1

I am trying to plot the result of a logistic regression in the log odd scale.

load(url("https://github.com/bossaround/question/raw/master/logisticregressdata.RData"))

ggplot(D, aes(Year, as.numeric(Vote), color = as.factor(Male))) +
  stat_smooth( method="glm", method.args=list(family="binomial"), formula = y~x + I(x^2), alpha=0.5, size = 1, aes(fill=as.factor(Male))) +
  xlab("Year") 

but this plot is on a 0~1 scale. I guess this is the probability scale (correct me if I am wrong)?

What I really want is to plot it on a log odd scale just as the logistic regression reports before converting it to probability.

Ideally, I want to plot the relationship between Vote and Year, by Male, after controlling for Foreign, in a model like this:

   Model <-  glm(Vote ~ Year + I(Year^2) + Male + Foreign, family="binomial", data=D)

I could manually draw the line based on summary(Model), but I also want to plot the confidence interval.

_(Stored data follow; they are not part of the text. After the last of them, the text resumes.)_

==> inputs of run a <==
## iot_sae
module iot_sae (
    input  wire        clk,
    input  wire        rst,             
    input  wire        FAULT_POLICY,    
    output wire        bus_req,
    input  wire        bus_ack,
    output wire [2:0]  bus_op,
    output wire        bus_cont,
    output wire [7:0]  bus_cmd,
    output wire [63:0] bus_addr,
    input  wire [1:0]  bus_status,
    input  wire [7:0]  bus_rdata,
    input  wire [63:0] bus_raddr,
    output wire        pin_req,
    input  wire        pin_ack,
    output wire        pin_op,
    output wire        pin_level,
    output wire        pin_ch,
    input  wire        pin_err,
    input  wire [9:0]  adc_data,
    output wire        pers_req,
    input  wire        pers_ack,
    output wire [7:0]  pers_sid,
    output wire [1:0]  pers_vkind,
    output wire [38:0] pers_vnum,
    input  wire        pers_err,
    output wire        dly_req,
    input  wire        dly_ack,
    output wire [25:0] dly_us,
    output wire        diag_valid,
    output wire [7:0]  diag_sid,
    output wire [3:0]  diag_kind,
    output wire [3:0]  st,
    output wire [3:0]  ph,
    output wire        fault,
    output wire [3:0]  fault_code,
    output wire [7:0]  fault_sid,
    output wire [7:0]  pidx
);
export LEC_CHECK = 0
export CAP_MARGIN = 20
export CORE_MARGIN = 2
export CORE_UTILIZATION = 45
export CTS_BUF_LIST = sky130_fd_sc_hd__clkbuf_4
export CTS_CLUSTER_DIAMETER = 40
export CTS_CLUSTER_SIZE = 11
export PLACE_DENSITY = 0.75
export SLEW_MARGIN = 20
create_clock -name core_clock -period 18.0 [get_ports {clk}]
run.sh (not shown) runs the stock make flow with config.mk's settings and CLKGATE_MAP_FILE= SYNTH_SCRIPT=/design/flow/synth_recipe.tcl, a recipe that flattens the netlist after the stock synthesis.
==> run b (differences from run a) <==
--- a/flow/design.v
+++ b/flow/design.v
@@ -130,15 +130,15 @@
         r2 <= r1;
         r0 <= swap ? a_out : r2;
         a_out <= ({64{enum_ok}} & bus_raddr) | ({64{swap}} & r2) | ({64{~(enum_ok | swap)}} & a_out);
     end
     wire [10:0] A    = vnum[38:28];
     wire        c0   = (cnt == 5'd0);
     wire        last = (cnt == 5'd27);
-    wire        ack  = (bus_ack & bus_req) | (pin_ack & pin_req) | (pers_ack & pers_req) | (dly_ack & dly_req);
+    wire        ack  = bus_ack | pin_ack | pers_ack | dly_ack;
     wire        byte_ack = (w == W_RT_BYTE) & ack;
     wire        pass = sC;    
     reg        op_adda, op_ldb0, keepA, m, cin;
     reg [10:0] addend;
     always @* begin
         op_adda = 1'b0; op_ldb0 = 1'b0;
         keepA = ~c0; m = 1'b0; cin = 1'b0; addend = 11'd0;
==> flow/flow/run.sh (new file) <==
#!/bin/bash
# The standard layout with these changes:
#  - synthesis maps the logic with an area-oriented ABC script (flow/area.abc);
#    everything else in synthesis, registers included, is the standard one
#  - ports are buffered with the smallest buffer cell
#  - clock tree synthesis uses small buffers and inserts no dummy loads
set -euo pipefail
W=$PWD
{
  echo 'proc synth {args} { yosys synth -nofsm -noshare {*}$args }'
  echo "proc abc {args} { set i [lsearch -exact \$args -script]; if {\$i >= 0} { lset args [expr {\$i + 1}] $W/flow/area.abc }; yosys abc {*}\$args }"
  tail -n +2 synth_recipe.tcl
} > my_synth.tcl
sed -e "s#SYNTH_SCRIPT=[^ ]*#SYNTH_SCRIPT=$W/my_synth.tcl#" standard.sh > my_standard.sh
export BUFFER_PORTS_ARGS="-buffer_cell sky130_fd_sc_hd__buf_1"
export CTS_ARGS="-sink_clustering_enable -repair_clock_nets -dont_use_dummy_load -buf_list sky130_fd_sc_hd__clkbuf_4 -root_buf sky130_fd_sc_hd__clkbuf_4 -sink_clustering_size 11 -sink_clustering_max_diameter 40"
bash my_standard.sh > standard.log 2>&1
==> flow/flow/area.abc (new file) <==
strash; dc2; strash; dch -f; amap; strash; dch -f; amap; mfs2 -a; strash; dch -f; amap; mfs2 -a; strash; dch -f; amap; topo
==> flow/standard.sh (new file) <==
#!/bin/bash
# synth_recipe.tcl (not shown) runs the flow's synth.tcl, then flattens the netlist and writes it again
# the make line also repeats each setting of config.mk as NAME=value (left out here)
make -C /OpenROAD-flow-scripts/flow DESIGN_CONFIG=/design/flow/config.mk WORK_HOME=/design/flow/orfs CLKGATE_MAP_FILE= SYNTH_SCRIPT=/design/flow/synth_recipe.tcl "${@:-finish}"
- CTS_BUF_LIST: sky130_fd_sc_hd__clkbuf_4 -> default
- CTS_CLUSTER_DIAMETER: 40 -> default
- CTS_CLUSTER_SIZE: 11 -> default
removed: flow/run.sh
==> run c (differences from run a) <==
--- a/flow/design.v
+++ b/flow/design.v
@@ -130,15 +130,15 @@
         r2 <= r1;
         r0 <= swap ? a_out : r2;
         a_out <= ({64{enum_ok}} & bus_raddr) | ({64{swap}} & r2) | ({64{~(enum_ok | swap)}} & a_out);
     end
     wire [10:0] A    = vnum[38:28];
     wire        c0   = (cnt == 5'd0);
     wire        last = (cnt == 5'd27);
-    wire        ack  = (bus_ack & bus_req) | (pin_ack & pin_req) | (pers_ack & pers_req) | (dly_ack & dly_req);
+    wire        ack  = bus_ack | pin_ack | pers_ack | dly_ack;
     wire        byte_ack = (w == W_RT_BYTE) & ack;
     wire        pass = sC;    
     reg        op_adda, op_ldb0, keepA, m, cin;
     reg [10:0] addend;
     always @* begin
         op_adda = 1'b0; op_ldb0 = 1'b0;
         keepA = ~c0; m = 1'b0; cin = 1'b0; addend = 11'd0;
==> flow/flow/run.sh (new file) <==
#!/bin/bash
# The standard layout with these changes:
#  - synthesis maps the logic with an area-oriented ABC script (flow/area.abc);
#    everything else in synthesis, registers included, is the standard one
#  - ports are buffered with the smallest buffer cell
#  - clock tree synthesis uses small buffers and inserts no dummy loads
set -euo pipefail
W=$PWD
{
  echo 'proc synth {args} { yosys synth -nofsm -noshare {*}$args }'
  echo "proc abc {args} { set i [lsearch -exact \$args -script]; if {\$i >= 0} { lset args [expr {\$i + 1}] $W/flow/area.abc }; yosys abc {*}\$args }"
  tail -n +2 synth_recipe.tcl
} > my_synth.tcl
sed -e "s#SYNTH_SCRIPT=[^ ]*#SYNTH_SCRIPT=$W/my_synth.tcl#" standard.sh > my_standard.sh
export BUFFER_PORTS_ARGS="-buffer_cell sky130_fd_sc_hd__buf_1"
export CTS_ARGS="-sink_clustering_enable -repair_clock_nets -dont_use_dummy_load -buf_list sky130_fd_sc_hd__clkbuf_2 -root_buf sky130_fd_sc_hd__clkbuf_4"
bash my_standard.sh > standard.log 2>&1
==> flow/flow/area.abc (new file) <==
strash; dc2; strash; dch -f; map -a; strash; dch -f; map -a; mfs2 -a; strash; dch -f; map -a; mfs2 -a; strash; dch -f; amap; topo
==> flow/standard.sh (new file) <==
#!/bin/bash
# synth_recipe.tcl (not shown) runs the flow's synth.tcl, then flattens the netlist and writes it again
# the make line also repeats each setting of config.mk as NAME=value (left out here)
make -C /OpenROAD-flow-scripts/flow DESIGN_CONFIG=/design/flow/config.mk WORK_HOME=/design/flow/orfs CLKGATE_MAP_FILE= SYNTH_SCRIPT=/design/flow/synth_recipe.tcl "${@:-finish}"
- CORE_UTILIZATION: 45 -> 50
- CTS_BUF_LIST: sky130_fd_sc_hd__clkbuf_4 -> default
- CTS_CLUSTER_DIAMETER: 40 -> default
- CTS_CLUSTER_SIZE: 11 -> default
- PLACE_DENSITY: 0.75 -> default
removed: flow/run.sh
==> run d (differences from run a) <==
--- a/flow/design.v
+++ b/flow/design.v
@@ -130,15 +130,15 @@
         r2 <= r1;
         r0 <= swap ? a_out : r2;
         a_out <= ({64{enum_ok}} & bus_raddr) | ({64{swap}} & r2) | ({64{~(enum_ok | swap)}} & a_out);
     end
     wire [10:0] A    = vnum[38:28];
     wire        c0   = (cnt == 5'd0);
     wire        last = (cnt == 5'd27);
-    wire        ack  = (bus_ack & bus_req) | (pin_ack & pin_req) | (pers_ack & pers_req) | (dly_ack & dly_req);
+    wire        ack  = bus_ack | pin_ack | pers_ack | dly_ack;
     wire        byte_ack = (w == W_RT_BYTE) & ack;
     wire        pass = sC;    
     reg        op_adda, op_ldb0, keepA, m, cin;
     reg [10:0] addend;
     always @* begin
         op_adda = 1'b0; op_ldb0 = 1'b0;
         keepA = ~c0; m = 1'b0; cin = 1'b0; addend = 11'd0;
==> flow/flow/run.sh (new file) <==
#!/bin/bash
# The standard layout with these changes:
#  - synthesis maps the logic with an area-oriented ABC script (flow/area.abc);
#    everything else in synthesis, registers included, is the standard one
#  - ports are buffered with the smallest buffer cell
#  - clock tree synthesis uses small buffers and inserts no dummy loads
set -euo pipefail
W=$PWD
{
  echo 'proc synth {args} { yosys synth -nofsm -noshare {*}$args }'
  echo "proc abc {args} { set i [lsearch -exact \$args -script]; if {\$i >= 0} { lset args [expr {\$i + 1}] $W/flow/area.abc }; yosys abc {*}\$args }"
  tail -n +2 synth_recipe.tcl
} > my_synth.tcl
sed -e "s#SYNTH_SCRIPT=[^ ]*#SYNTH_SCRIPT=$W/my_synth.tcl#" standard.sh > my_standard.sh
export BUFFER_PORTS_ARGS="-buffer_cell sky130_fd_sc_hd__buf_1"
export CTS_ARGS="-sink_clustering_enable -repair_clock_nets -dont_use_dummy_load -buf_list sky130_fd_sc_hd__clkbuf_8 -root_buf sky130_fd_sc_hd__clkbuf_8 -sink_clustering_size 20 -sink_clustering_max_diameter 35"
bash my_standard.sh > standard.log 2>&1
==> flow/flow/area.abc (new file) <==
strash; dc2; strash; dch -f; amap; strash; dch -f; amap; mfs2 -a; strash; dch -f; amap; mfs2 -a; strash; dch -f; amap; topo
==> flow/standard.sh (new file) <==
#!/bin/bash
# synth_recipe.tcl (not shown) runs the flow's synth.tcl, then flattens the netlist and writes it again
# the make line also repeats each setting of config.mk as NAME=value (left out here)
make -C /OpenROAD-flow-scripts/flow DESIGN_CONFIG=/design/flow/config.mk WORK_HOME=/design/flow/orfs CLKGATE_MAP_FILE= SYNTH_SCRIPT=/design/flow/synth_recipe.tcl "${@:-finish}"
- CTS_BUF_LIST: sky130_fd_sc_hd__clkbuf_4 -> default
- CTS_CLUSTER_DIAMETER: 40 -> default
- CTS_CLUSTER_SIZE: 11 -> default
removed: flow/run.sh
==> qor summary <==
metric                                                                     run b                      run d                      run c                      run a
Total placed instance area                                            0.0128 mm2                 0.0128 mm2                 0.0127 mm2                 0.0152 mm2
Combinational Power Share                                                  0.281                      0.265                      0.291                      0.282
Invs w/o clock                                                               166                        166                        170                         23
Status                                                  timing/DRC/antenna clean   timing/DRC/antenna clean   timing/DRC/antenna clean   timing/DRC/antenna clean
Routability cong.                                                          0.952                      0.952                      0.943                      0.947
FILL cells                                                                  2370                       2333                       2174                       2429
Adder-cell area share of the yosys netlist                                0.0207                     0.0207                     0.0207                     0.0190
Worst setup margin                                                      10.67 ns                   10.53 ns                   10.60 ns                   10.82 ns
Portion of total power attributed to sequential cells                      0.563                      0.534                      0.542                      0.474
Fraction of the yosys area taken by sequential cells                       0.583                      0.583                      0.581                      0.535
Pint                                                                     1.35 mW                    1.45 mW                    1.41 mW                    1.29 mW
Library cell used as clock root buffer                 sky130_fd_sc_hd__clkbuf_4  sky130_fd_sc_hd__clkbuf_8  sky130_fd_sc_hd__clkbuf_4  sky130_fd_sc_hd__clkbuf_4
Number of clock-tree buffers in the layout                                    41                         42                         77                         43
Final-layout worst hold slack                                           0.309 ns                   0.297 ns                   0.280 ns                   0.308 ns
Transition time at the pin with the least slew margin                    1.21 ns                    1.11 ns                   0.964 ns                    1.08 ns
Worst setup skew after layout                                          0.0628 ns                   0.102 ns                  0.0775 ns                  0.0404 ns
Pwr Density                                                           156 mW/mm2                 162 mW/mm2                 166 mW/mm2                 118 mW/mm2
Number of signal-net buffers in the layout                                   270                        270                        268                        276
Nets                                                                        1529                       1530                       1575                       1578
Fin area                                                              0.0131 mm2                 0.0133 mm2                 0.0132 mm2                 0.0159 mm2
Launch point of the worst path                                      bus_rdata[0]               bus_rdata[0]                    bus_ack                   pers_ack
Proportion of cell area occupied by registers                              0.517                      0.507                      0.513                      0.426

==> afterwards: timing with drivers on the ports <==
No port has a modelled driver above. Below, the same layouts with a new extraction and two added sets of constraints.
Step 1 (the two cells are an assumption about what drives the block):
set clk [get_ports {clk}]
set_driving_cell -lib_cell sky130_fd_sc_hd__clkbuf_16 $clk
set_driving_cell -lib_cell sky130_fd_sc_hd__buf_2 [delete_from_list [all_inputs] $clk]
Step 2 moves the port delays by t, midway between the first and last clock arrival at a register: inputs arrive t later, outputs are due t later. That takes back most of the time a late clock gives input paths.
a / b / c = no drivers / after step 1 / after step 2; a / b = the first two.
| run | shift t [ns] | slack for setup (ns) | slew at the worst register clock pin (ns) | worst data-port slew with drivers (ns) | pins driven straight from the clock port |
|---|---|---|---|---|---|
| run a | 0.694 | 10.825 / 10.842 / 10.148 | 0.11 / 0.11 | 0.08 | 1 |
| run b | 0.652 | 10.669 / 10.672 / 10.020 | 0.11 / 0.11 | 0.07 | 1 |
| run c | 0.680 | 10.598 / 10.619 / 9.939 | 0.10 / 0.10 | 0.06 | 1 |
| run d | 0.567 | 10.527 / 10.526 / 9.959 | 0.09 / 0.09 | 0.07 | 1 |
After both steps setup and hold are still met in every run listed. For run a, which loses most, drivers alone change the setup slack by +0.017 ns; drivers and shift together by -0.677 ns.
This is an optimization exercise on Yosys and OpenROAD, whose aim is small area, a short achievable clock period and few clock cycles per item, not a production implementation. Function was checked by simulation only, so behaviour that the tests miss may differ from the original. Power figures rest on the tool's default switching activity, not on a simulated workload.

$ cat design/flow/design.v
module mano_engine (
    input  wire        clk,
    input  wire        rst,
    input  wire        cmd_valid,
    output wire        cmd_ready,
    input  wire [1:0]  cmd_op,
    input  wire        cmd_fgi,
    input  wire        cmd_fgo,
    input  wire [7:0]  cmd_inpr,
    output wire        resp_valid,
    output reg         resp_error,
    output reg         resp_interrupt,
    output wire        mem_req,
    output wire        mem_we,
    output reg  [11:0] mem_addr,
    output reg  [15:0] mem_wdata,
    input  wire        mem_ack,
    input  wire [15:0] mem_rdata,
    output reg  [15:0] ir,
    output reg  [15:0] ac,
    output wire [15:0] dr,
    output reg  [11:0] pc,
    output reg  [11:0] ar,
    output reg  [15:0] mar,
    output wire [15:0] tr,
    output reg         flag_i,
    output reg         flag_e,
    output reg         flag_r,
    output reg         flag_ien,
    output reg         flag_fgi,
    output reg         flag_fgo,
    output reg  [7:0]  inpr,
    output reg  [7:0]  outr,
    output reg         halted
);
    localparam OP_LOAD = 2'd0;
    localparam OP_STEP = 2'd1;
    localparam OP_BACK = 2'd2;
    localparam OP_DUMP = 2'd3;
    localparam HIST_DEPTH = 16;
    localparam HP = 4;                    
    localparam SNAP_W  = 95;
    localparam FRAME_W = SNAP_W + 1 + 12 + 16;
    localparam S_IDLE    = 4'd0;
    localparam S_FETCH   = 4'd1;
    localparam S_DECODE  = 4'd2;
    localparam S_OPRD    = 4'd3;
    localparam S_INDIR   = 4'd4;
    localparam S_OPRD2   = 4'd5;
    localparam S_EXEC    = 4'd6;
    localparam S_MEMWR   = 4'd7;
    localparam S_FINISH  = 4'd8;
    localparam S_INT_RD  = 4'd9;
    localparam S_INT_WR  = 4'd10;
    localparam S_PUSH    = 4'd11;
    localparam S_BACK    = 4'd12;
    localparam S_BACK_WR = 4'd13;
    localparam S_DONE    = 4'd14;
    reg [3:0] state;
    reg       loaded;
    assign dr = 16'h0000;
    assign tr = 16'h0000;
    reg [11:0] pc_before;
    reg        h_before;
    reg        memw_valid;
    reg [11:0] memw_addr;
    reg [15:0] memw_data;
    reg [FRAME_W-1:0] hist [0:HIST_DEPTH-1];
    reg [HP-1:0]      htop;
    reg [HP:0]        hcount;
    wire [SNAP_W-1:0] snapshot = {ir, ac, pc, ar, mar, flag_i, flag_e, flag_r,
                                  flag_ien, flag_fgi, flag_fgo, inpr, outr, halted};
    wire [FRAME_W-1:0] top_frame  = hist[htop];
    wire [FRAME_W-1:0] prev_frame = hist[htop - 1'b1];
    wire [2:0]  opcode = ir[14:12];
    wire [15:0] mar_inc = mar + 16'd1;
    wire [11:0] ar_inc  = ar + 12'd1;
    wire [11:0] pc_inc  = pc + 12'd1;
    assign cmd_ready  = (state == S_IDLE);
    assign resp_valid = (state == S_DONE);
    assign mem_req = (state == S_FETCH) || (state == S_OPRD) || (state == S_OPRD2) ||
                     (state == S_MEMWR) || (state == S_INT_RD) || (state == S_INT_WR) ||
                     (state == S_BACK_WR);
    assign mem_we  = (state == S_MEMWR) || (state == S_INT_WR) || (state == S_BACK_WR);
    reg [11:0] wr_addr;
    reg [15:0] wr_data;
    always @(*) begin
        mem_addr  = 12'd0;
        mem_wdata = 16'd0;
        case (state)
            S_FETCH:   mem_addr = pc;
            S_OPRD:    mem_addr = ar;
            S_OPRD2:   mem_addr = ar;
            S_MEMWR:   begin mem_addr = wr_addr; mem_wdata = wr_data; end
            S_INT_RD:  mem_addr = 12'd0;
            S_INT_WR:  begin mem_addr = 12'd0; mem_wdata = {4'b0000, pc}; end
            S_BACK_WR: begin mem_addr = wr_addr; mem_wdata = wr_data; end
            default:   ;
        endcase
    end
    always @(posedge clk) begin
        if (rst) begin
            state          <= S_IDLE;
            loaded         <= 1'b0;
            resp_error     <= 1'b0;
            resp_interrupt <= 1'b0;
        end else begin
            case (state)
                S_IDLE: begin
                    if (cmd_valid) begin
                        resp_error     <= 1'b0;
                        resp_interrupt <= 1'b0;
                        case (cmd_op)
                            OP_LOAD: begin
                                ir       <= 16'd0;
                                ac       <= 16'd0;
                                pc       <= 12'd0;
                                ar       <= 12'd0;
                                mar      <= 16'd0;
                                flag_i   <= 1'b0;
                                flag_e   <= 1'b0;
                                flag_r   <= 1'b0;
                                flag_ien <= 1'b0;
                                flag_fgi <= 1'b0;
                                flag_fgo <= 1'b0;
                                inpr     <= 8'd0;
                                outr     <= 8'd0;
                                halted   <= 1'b0;
                                hist[0]  <= {FRAME_W{1'b0}};
                                htop     <= {HP{1'b0}};
                                hcount   <= 1;
                                loaded   <= 1'b1;
                                state    <= S_DONE;
                            end
                            OP_STEP: begin
                                if (!loaded) begin
                                    resp_error <= 1'b1;
                                    state      <= S_DONE;
                                end else begin
                                    flag_fgi   <= cmd_fgi;
                                    flag_fgo   <= cmd_fgo;
                                    inpr       <= cmd_inpr;
                                    pc_before  <= pc;
                                    h_before   <= halted;
                                    memw_valid <= 1'b0;
                                    memw_addr  <= 12'd0;
                                    memw_data  <= 16'd0;
                                    state      <= flag_r ? S_INT_RD : S_FETCH;
                                end
                            end
                            OP_BACK: begin
                                if (!loaded || hcount == 1) begin
                                    resp_error <= 1'b1;
                                    state      <= S_DONE;
                                end else begin
                                    state <= S_BACK;
                                end
                            end
                            default: state <= S_DONE;
                        endcase
                    end
                end
                S_FETCH: begin
                    if (mem_ack) begin
                        ar    <= pc;
                        mar   <= mem_rdata;
                        ir    <= mem_rdata;
                        pc    <= pc_inc;
                        state <= S_DECODE;
                    end
                end
                S_DECODE: begin
                    ar     <= ir[11:0];
                    flag_i <= ir[15];
                    state  <= (opcode != 3'd7) ? S_OPRD : S_EXEC;
                end
                S_OPRD: begin
                    if (mem_ack) begin
                        mar   <= mem_rdata;
                        state <= flag_i ? S_INDIR : S_EXEC;
                    end
                end
                S_INDIR: begin
                    ar    <= mar[11:0];
                    state <= S_OPRD2;
                end
                S_OPRD2: begin
                    if (mem_ack) begin
                        mar   <= mem_rdata;
                        state <= S_EXEC;
                    end
                end
                S_EXEC: begin
                    state <= S_FINISH;
                    case (opcode)
                        3'd0: ac <= ac & mar;                        
                        3'd1: begin                                  
                            ac     <= ac + mar;
                            flag_e <= ac[15] & mar[15];
                        end
                        3'd2: ac <= mar;                             
                        3'd3: begin                                  
                            wr_addr    <= ar;
                            wr_data    <= ac;
                            memw_valid <= 1'b1;
                            memw_addr  <= ar;
                            memw_data  <= mar;
                            state      <= S_MEMWR;
                        end
                        3'd4: pc <= ar;                              
                        3'd5: begin                                  
                            wr_addr    <= ar;
                            wr_data    <= {4'b0000, pc};
                            memw_valid <= 1'b1;
                            memw_addr  <= ar;
                            memw_data  <= mar;
                            ar         <= ar_inc;
                            pc         <= ar_inc;
                            state      <= S_MEMWR;
                        end
                        3'd6: begin                                  
                            mar        <= mar_inc;
                            wr_addr    <= ar;
                            wr_data    <= mar_inc;
                            memw_valid <= 1'b1;
                            memw_addr  <= ar;
                            memw_data  <= mar;
                            if (mar_inc == 16'd0)
                                pc <= pc_inc;
                            state      <= S_MEMWR;
                        end
                        default: begin                               
                            case (ir)
                                16'h7800: ac <= 16'd0;                               
                                16'h7400: flag_e <= 1'b0;                            
                                16'h7200: ac <= ~ac;                                 
                                16'h7100: flag_e <= ~flag_e;                         
                                16'h7080: begin                                      
                                    ac     <= {flag_e, ac[15:1]};
                                    flag_e <= ac[0];
                                end
                                16'h7040: begin                                      
                                    ac     <= {ac[14:0], flag_e};
                                    flag_e <= ac[15];
                                end
                                16'h7020: ac <= ac + 16'd1;                          
                                16'h7010: if (!ac[15]) pc <= pc_inc;                 
                                16'h7008: if (ac[15]) pc <= pc_inc;                  
                                16'h7004: if (ac == 16'd0) pc <= pc_inc;             
                                16'h7002: if (!flag_e) pc <= pc_inc;                 
                                16'h7001: halted <= 1'b1;                            
                                16'hF800: begin                                      
                                    ac[7:0]  <= inpr;
                                    flag_fgi <= 1'b0;
                                end
                                16'hF400: begin                                      
                                    outr     <= ac[7:0];
                                    flag_fgo <= 1'b0;
                                end
                                16'hF200: if (flag_fgi) pc <= pc_inc;                
                                16'hF100: if (flag_fgo) pc <= pc_inc;                
                                16'hF080: flag_ien <= 1'b1;                          
                                16'hF040: flag_ien <= 1'b0;                          
                                default: ;                                           
                            endcase
                        end
                    endcase
                end
                S_MEMWR: begin
                    if (mem_ack)
                        state <= S_FINISH;
                end
                S_FINISH: begin
                    flag_r <= flag_ien & (flag_fgi | flag_fgo);
                    if (ir == 16'h7001)
                        pc <= pc - 12'd1;
                    state <= S_PUSH;
                end
                S_INT_RD: begin
                    if (mem_ack) begin
                        memw_valid <= 1'b1;
                        memw_addr  <= 12'd0;
                        memw_data  <= mem_rdata;
                        state      <= S_INT_WR;
                    end
                end
                S_INT_WR: begin
                    if (mem_ack) begin
                        pc             <= 12'd1;
                        flag_ien       <= 1'b0;
                        flag_r         <= 1'b0;
                        halted         <= 1'b0;
                        resp_interrupt <= 1'b1;
                        state          <= S_PUSH;
                    end
                end
                S_PUSH: begin
                    if (pc != pc_before || !h_before) begin
                        hist[htop + 1'b1] <= {snapshot, memw_valid, memw_addr, memw_data};
                        htop              <= htop + 1'b1;
                        if (hcount != HIST_DEPTH)
                            hcount <= hcount + 1'b1;
                    end
                    state <= S_DONE;
                end
                S_BACK: begin
                    {ir, ac, pc, ar, mar, flag_i, flag_e, flag_r, flag_ien,
                     flag_fgi, flag_fgo, inpr, outr, halted} <= prev_frame[FRAME_W-1 -: SNAP_W];
                    htop   <= htop - 1'b1;
                    hcount <= hcount - 1'b1;
                    if (top_frame[28]) begin
                        wr_addr <= top_frame[27:16];
                        wr_data <= top_frame[15:0];
                        state   <= S_BACK_WR;
                    end else begin
                        state <= S_DONE;
                    end
                end
                S_BACK_WR: begin
                    if (mem_ack)
                        state <= S_DONE;
                end
                S_DONE: state <= S_IDLE;
                default: state <= S_IDLE;
            endcase
        end
    end
endmodule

Something like the image on page 44 of this document I found online: http://www.datavis.ca/papers/CARME2015-2x2.pdf. Mine would have a quadratic curve.

Thank you!

Chuck C
  • 153
  • 2
  • 12
  • 1
    `predict(Model, type="link", se.fit=TRUE)` will give you predictions on the log odds scale. `se.fit=TRUE` will include the standard error of the predictions. The predictions will be for the observations used to fit the model. To get predictions at other values of the independent variables (IVs), use the `newdata` argument of predict and include a new data frame (that you create) with the IV values at which you want predictions of the outcome (for example, `predict(Model, newdata=my_data_frame, type="link", se.fit=TRUE)`). – eipi10 Sep 28 '17 at 05:39
  • 1
    One you have the predictions, you can plot them using `geom_line` in ggplot. Use `geom_ribbon` to plot the confidence interval. – eipi10 Sep 28 '17 at 05:40

3 Answers3

3

To plot the predictions of a model with several variables, one should make the model, predict on new data to generate predictions and plot that

Model <-  glm(Vote ~ Year + I(Year^2) + Male + Foreign, family="binomial", data=D)
for_pred = expand.grid(Year = seq(from = 2, to = 10, by = 0.1), Male = c(0,1), Foreign = c(0,1)) #generate data to get a smooth line

for_pred = cbind(for_pred, predict(Model, for_pred, type = "link", se.fit= T)) 
#if the probability scale was needed: `type = "response`

library(ggplot2)
ggplot(for_pred, aes(Year, fit, color = as.factor(Male))) +
  geom_line() +
  xlab("Year")+
  facet_wrap(~Foreign)  + #important step - check also how it looks without it
  geom_ribbon(aes(ymax = fit + se.fit, ymin = fit - se.fit, fill = as.factor(Male)), alpha = 0.2) 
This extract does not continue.